- [Records excerpted from a collection]
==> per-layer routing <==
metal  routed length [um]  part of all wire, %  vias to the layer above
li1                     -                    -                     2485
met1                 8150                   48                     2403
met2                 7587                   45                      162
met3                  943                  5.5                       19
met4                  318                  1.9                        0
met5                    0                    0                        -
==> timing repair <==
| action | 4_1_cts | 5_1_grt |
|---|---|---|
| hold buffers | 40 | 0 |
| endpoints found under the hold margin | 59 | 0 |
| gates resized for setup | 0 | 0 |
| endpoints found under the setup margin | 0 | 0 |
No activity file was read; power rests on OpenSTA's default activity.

- [Required action]
Check each line above for the string "layer" and copy those that have it.

- [Solution to this exercise]
==> per-layer routing <==
metal  routed length [um]  part of all wire, %  vias to the layer above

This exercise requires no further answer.